* **Data provided**
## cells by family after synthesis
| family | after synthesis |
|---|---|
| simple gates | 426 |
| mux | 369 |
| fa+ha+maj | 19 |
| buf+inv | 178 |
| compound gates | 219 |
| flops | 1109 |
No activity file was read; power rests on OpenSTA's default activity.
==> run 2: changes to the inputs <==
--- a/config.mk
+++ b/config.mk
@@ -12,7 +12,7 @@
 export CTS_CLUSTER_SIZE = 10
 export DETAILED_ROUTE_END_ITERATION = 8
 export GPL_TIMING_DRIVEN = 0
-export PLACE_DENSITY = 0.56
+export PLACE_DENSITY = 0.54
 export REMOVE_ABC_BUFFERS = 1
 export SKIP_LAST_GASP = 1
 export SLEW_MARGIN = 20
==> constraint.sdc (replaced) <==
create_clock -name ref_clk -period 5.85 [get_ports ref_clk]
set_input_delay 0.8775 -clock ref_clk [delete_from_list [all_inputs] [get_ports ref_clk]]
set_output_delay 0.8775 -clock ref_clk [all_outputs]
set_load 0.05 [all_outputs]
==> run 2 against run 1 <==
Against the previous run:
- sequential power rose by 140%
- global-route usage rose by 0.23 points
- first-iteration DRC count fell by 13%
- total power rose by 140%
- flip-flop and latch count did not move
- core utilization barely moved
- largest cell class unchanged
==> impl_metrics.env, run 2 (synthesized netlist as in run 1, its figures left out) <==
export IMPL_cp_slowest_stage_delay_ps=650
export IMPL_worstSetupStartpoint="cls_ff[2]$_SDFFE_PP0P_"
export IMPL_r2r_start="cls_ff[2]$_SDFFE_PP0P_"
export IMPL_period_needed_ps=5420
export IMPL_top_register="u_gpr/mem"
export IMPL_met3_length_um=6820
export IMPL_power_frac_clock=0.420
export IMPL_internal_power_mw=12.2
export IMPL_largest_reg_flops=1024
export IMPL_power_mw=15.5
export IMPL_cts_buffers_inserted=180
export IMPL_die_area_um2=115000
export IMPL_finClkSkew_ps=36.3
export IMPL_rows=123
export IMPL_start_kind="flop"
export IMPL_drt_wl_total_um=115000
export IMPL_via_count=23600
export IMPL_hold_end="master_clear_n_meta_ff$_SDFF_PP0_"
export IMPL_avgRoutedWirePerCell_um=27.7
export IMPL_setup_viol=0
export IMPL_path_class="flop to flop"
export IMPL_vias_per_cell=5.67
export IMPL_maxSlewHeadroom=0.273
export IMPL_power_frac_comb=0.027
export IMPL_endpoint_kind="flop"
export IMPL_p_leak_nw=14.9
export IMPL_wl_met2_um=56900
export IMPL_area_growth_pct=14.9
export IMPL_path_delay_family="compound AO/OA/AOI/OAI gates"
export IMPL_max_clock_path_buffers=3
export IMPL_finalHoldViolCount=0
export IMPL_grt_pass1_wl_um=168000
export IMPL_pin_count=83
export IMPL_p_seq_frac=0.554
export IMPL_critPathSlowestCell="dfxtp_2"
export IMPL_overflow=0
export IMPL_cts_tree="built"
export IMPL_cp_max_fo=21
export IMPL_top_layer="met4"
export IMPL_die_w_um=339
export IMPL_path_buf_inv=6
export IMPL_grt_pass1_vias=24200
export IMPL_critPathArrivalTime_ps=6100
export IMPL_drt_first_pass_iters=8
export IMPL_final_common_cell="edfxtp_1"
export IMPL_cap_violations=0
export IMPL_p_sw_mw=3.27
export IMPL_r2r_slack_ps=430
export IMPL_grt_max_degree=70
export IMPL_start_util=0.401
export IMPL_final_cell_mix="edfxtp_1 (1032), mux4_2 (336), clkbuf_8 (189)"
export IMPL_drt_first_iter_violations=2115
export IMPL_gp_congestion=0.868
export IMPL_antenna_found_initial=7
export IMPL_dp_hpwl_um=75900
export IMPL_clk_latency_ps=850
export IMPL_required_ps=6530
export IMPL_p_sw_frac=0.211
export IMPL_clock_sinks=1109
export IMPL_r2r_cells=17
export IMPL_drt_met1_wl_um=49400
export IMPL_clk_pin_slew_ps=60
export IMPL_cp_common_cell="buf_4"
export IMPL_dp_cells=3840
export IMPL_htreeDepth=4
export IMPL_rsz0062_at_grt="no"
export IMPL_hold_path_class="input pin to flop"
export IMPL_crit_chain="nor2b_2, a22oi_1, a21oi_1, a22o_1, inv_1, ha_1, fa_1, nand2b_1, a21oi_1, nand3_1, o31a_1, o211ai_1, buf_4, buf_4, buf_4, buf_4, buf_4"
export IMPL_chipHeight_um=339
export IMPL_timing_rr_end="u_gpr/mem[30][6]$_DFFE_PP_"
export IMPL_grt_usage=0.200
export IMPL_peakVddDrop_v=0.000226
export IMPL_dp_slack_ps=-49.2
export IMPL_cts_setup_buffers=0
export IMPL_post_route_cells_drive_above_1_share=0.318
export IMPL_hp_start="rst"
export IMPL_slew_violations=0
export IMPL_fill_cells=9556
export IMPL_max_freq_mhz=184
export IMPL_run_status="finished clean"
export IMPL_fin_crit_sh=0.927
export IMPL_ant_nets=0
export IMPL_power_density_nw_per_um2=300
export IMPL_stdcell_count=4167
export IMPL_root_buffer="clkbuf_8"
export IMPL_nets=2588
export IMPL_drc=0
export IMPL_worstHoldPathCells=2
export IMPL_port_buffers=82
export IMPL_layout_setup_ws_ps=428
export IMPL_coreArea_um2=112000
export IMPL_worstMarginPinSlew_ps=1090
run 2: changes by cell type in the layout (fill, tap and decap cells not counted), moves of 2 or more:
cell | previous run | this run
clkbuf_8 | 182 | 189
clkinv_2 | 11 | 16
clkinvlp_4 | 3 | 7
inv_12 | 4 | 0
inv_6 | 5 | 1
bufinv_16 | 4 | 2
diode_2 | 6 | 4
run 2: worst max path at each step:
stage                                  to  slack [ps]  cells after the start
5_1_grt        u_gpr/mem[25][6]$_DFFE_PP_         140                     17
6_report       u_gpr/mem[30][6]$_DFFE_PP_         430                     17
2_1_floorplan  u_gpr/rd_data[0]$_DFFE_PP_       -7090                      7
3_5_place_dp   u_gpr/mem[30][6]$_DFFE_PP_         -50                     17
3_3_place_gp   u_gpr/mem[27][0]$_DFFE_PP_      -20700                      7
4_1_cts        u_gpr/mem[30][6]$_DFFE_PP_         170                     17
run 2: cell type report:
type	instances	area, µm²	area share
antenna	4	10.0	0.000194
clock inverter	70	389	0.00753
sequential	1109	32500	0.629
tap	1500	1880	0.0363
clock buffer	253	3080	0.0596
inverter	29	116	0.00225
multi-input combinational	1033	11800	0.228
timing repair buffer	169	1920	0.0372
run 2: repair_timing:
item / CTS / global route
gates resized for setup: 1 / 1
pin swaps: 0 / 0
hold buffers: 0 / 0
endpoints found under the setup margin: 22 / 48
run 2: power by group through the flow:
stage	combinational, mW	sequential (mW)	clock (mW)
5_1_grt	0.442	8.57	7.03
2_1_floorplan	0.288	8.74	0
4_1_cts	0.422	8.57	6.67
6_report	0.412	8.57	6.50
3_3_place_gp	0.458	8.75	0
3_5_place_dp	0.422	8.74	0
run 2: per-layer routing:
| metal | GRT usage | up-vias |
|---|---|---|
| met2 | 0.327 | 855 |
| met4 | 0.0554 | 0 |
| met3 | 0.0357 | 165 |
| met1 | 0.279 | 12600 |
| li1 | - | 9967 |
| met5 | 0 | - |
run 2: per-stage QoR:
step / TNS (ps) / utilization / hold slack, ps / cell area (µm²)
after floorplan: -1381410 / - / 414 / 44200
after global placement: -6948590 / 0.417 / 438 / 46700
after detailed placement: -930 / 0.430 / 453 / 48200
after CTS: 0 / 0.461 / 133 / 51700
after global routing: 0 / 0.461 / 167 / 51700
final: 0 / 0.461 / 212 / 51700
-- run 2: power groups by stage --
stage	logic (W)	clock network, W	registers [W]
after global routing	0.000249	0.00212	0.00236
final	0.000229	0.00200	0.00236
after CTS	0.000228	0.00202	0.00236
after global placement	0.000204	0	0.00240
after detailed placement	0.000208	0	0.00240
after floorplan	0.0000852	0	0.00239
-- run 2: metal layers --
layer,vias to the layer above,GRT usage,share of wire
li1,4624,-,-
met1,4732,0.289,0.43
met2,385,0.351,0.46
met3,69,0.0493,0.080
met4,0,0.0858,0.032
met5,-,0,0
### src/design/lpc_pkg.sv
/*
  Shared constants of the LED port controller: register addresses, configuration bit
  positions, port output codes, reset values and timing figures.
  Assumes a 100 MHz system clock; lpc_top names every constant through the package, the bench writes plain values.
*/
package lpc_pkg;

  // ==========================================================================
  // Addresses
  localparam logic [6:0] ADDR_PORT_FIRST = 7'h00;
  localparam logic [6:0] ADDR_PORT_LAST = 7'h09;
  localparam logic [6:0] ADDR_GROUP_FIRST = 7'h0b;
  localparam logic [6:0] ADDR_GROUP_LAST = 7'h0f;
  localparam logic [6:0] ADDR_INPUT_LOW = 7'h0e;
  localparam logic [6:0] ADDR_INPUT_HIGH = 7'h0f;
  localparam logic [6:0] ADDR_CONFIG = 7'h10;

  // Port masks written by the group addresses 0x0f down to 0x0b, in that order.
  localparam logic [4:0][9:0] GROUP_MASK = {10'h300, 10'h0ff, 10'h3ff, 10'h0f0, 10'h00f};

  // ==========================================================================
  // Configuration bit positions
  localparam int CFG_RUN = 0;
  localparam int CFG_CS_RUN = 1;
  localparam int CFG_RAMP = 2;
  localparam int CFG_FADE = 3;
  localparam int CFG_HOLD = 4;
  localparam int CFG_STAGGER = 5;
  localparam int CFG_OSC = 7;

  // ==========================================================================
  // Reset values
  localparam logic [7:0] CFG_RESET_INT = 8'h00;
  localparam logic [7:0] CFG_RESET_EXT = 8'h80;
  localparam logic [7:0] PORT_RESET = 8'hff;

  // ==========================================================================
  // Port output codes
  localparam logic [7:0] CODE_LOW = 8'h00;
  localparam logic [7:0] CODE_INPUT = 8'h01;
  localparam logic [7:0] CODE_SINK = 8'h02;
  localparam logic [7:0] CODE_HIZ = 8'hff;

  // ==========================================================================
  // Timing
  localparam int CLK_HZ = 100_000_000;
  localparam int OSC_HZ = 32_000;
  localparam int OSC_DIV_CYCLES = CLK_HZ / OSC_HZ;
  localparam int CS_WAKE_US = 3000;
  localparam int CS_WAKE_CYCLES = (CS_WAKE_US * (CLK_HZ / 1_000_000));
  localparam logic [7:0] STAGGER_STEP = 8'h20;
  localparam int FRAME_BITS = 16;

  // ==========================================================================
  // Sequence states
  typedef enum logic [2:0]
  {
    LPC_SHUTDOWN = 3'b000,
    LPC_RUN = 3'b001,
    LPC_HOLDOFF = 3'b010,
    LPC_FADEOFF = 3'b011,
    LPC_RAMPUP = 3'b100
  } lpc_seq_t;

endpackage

* **Requirement**
In which lines of the records does the word "routing" appear? Copy each of them.

* **Output for this exercise**
run 2: per-layer routing:
after global routing: 0 / 0.461 / 167 / 51700
after global routing	0.000249	0.00212	0.00236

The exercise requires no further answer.